La piscine des JO ne sera pas baptisée Alfred Nakache

Pierre Assouline ajoute : “C’est dommage qu’aucune piscine de Sète ne porte son nom”, même si un gymnase le porte. Lui-même, Pierre Assouline a tenté de faire donner le nom d’Alfred Nakache à la nouvelle et magnifique piscine olympique à Saint-Denis (Seine-Saint-Denis) qui s’appelle Stade Olympique. En vain. “Avec quelques personnalités parisiennes qui ont du poids, on a poussé le Comité olympique. » Refus. « Ils ont peur” parce que l’on est dans le “9-3″… Alors qu’Alfred Nakache est juif et même s’il était juif d’un pays arabe, c’est d’abord un juif. Il a aussi participé aux deux premières Maccabiades, rencontres sportives juives en Israël, sur le modèle des JO “à l’époque où Israël n’existait même pas. Il était sioniste. Engagé, il avait aidé la résistance juive à Toulouse”, souligne Pierre Assouline.

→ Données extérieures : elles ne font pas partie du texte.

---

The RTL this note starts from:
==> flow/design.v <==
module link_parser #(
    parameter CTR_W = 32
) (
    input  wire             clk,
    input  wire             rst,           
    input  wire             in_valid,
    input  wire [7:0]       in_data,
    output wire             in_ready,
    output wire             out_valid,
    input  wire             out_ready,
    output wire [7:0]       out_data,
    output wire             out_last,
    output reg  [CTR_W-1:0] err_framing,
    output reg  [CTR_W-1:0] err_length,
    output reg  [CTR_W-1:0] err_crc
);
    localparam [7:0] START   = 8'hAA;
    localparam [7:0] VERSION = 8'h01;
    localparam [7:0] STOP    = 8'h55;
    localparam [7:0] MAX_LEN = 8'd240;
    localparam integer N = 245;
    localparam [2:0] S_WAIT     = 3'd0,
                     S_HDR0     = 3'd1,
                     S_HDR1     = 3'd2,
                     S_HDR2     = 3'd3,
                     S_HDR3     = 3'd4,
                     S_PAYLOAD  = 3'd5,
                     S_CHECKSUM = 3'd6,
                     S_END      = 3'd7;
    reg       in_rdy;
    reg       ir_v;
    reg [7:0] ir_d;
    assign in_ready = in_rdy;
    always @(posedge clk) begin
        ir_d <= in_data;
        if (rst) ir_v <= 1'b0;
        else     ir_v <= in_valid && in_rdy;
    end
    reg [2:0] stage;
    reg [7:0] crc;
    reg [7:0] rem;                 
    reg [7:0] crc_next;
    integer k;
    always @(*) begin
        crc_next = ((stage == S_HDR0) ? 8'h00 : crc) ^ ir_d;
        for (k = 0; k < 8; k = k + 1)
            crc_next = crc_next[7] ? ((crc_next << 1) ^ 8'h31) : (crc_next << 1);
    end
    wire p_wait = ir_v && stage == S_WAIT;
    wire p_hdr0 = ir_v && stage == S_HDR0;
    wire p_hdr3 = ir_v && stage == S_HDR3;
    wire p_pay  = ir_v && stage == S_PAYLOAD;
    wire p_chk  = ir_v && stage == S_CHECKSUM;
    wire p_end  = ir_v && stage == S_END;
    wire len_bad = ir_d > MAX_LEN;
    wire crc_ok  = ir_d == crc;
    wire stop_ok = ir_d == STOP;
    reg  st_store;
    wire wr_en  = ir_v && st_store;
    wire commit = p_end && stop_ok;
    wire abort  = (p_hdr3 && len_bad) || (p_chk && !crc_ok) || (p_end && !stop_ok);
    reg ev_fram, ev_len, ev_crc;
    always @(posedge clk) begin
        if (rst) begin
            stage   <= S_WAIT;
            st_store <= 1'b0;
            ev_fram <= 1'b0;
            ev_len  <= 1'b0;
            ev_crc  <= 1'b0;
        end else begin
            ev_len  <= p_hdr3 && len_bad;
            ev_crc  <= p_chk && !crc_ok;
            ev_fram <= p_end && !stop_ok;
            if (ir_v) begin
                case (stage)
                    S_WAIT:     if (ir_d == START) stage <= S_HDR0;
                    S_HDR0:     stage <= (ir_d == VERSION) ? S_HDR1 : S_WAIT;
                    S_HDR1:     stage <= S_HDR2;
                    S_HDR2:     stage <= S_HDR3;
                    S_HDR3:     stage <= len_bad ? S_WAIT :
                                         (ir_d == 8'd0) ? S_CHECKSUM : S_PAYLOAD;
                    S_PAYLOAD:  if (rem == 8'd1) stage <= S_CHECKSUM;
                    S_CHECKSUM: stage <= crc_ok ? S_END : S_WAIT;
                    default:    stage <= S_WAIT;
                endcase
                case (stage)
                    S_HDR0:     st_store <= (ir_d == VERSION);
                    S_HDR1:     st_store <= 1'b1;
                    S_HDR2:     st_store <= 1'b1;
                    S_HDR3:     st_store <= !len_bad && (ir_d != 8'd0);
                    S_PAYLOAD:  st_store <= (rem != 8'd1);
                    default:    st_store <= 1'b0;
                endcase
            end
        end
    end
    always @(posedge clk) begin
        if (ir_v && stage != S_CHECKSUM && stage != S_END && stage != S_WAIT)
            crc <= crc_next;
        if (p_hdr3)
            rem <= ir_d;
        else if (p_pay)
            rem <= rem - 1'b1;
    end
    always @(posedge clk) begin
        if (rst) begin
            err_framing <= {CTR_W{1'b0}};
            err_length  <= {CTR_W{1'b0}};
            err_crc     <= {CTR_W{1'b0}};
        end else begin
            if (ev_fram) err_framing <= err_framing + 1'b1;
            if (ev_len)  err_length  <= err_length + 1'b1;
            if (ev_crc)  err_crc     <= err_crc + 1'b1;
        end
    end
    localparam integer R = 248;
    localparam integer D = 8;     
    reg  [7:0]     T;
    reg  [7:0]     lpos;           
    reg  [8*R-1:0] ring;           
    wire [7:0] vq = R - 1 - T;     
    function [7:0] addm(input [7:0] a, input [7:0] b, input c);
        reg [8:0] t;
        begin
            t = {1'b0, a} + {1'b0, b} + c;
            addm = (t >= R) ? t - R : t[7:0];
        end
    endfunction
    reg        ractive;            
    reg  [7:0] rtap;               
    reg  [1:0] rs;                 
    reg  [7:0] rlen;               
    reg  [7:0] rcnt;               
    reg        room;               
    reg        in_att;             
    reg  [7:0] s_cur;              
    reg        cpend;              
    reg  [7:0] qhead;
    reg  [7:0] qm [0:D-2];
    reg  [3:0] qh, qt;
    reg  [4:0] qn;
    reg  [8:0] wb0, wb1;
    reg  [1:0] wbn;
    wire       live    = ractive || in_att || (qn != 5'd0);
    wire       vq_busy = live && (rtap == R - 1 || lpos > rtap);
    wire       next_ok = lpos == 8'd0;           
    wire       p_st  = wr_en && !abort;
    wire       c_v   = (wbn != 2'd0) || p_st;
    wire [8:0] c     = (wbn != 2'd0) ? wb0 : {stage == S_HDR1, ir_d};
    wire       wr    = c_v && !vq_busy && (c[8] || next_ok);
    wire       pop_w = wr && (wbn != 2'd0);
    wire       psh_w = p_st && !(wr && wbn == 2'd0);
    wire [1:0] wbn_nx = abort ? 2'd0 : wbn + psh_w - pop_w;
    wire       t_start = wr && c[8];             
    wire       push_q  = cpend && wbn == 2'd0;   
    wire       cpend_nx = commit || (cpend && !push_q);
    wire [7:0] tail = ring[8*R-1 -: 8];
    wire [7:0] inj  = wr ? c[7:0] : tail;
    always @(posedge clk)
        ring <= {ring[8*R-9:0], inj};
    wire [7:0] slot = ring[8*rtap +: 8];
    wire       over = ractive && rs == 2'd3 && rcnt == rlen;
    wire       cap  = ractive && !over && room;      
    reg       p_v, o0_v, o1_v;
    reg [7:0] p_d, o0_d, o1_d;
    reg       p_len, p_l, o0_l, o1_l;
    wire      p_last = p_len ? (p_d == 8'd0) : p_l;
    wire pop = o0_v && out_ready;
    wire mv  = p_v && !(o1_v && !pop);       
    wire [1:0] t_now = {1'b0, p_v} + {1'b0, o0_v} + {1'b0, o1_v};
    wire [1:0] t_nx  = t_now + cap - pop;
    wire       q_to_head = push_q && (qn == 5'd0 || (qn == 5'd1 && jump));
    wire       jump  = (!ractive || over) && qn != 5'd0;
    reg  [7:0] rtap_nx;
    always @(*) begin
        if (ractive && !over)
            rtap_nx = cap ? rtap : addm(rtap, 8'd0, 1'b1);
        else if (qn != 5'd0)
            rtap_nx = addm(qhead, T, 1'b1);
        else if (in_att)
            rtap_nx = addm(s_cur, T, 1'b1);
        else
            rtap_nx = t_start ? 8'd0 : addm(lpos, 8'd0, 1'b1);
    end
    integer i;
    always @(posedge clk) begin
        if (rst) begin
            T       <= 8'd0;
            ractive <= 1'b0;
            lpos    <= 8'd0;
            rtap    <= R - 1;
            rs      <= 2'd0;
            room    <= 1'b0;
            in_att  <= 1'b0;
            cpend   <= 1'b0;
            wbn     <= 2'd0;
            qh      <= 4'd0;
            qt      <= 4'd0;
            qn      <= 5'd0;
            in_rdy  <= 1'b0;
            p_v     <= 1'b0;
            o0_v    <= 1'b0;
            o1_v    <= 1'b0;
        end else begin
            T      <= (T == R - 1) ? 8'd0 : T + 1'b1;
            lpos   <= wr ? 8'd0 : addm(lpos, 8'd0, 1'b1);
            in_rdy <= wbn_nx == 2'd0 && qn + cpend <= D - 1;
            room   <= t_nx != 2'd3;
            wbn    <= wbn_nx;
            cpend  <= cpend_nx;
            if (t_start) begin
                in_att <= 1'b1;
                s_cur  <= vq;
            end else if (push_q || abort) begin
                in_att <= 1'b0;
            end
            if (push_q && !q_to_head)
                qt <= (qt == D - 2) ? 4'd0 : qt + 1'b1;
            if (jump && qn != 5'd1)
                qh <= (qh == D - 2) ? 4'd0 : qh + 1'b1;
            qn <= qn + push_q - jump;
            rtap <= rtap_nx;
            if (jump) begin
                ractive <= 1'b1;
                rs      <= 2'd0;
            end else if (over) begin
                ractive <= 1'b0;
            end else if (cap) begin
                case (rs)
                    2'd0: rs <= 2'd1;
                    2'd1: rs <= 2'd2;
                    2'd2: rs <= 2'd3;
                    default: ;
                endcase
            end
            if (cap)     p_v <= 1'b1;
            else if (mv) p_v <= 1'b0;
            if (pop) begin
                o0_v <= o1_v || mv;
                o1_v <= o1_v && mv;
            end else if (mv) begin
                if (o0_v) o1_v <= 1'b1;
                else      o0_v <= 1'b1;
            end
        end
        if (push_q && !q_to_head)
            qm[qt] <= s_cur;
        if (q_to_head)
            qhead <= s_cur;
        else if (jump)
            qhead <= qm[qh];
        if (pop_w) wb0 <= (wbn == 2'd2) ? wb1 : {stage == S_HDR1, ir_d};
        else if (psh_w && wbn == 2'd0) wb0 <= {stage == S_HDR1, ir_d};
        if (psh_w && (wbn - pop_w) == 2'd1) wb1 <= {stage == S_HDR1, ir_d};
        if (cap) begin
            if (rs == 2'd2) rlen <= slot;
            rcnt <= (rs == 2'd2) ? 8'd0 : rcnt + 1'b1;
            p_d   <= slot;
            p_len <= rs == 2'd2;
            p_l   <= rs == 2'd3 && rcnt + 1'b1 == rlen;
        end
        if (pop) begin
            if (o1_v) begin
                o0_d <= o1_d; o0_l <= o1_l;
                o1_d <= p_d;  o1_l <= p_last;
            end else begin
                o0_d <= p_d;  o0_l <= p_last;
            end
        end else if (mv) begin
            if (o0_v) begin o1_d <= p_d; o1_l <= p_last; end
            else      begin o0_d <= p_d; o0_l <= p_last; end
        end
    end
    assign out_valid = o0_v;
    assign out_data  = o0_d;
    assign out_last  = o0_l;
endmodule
Context: an optimization exercise on an open-source flow, tuned for small area and few clock cycles. The choices shown serve that exercise and are no tape-out recipe.
Function was checked by simulation only, so behaviour that the tests miss may differ from the original.

File: flow/flow/run.sh
#!/bin/bash
# Own flow: the standard layout (standard.sh, all steps unchanged), except that the
# input and output ports are buffered with sky130_fd_sc_hd__buf_1 cells instead of the
# resizer's default buffer cell. Every port still gets its own buffer.
set -euo pipefail
W=$(pwd)
cp config.mk config_own.mk
echo 'export BUFFER_PORTS_ARGS = -buffer_cell sky130_fd_sc_hd__buf_1' >> config_own.mk
sed "s#DESIGN_CONFIG=[^ ]*#DESIGN_CONFIG=$W/config_own.mk#" standard.sh > standard_own.sh
bash standard_own.sh > standard_own.log 2>&1
File: flow/standard.sh
#!/bin/bash
# synth_recipe.tcl (not shown) runs the flow's synth.tcl, then flattens the netlist and writes it again
# the make line also repeats each setting of config.mk as NAME=value (left out here)
make -C /OpenROAD-flow-scripts/flow DESIGN_CONFIG=/design/flow/config.mk WORK_HOME=/design/flow/orfs CLKGATE_MAP_FILE= SYNTH_SCRIPT=/design/flow/synth_recipe.tcl "${@:-finish}"
File: flow/config.mk
export PLATFORM = sky130hd
export DESIGN_NAME = mfc_codec
export DESIGN_NICKNAME = mfc_codec
export VERILOG_FILES = /design/flow/design.v
export SDC_FILE = /design/flow/constraint.sdc
export NUM_CORES = 4
export LEC_CHECK = 0
export CAP_MARGIN = 20
export CORE_MARGIN = 2
export CORE_UTILIZATION = 70
export CTS_CLUSTER_DIAMETER = 80
export CTS_CLUSTER_SIZE = 28
export SLEW_MARGIN = 20
File: flow/constraint.sdc
create_clock -name core_clock -period 15.0 [get_ports {clk}]
set_input_delay 3.0000 -clock core_clock [delete_from_list [all_inputs] [get_ports {clk}]]
set_output_delay 3.0000 -clock core_clock [all_outputs]
set_load 0.01 [all_outputs]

“On dit qu’au lendemain de sa disparition un dauphin a tourné pendant un mois dans le port de Sète.” L’eau, toujours recommencée. La jeune sétoise Rosalie Terron, 13 ans, du MNSL Sète a repris la tradition familiale en montant sur un podium régional de natation secourisme à Montauban ce samedi. L’ado est la descendante d’Alfred Nakache. Pour que la belle histoire se perpétue et continue à fendre l’onde…

Olivier SCHLAMA

  • (1) Alfred Nakache a été quinze fois champion de France, champion du monde universitaire, champion d’Afrique du Nord, médaille d’argent aux Maccabiades, deux fois recordman d’Europe et deux fois recordman du monde, vingt-sept fois sélectionné en natation et dix-sept fois en water-polo, deux fois sélectionné aux Jeux olympiques.
  • Des piscines sont baptisées du nom d’Alfred Nakache à Paris, Toulouse, Montpellier, Nancy… Un jour, à titre posthume, il gagnera l’immortalité des nageurs en étant intronisé dans la catégorie Pionniers, à l’International Swimming Hall of Fame, musée sportif consacré à la natation mondiale et véritable temple de la renommée, à Fort Lauderdale, en Floride. Un grand champion mais tout simple.
  • Festival du Livre de Sète rencontre littéraire avec Pierre Assouline de l’Académie Goncourt samedi 11 mai à 17 heures chapelle des Pénitents, 98, Grand’rue Mario-Roustan, à Sète.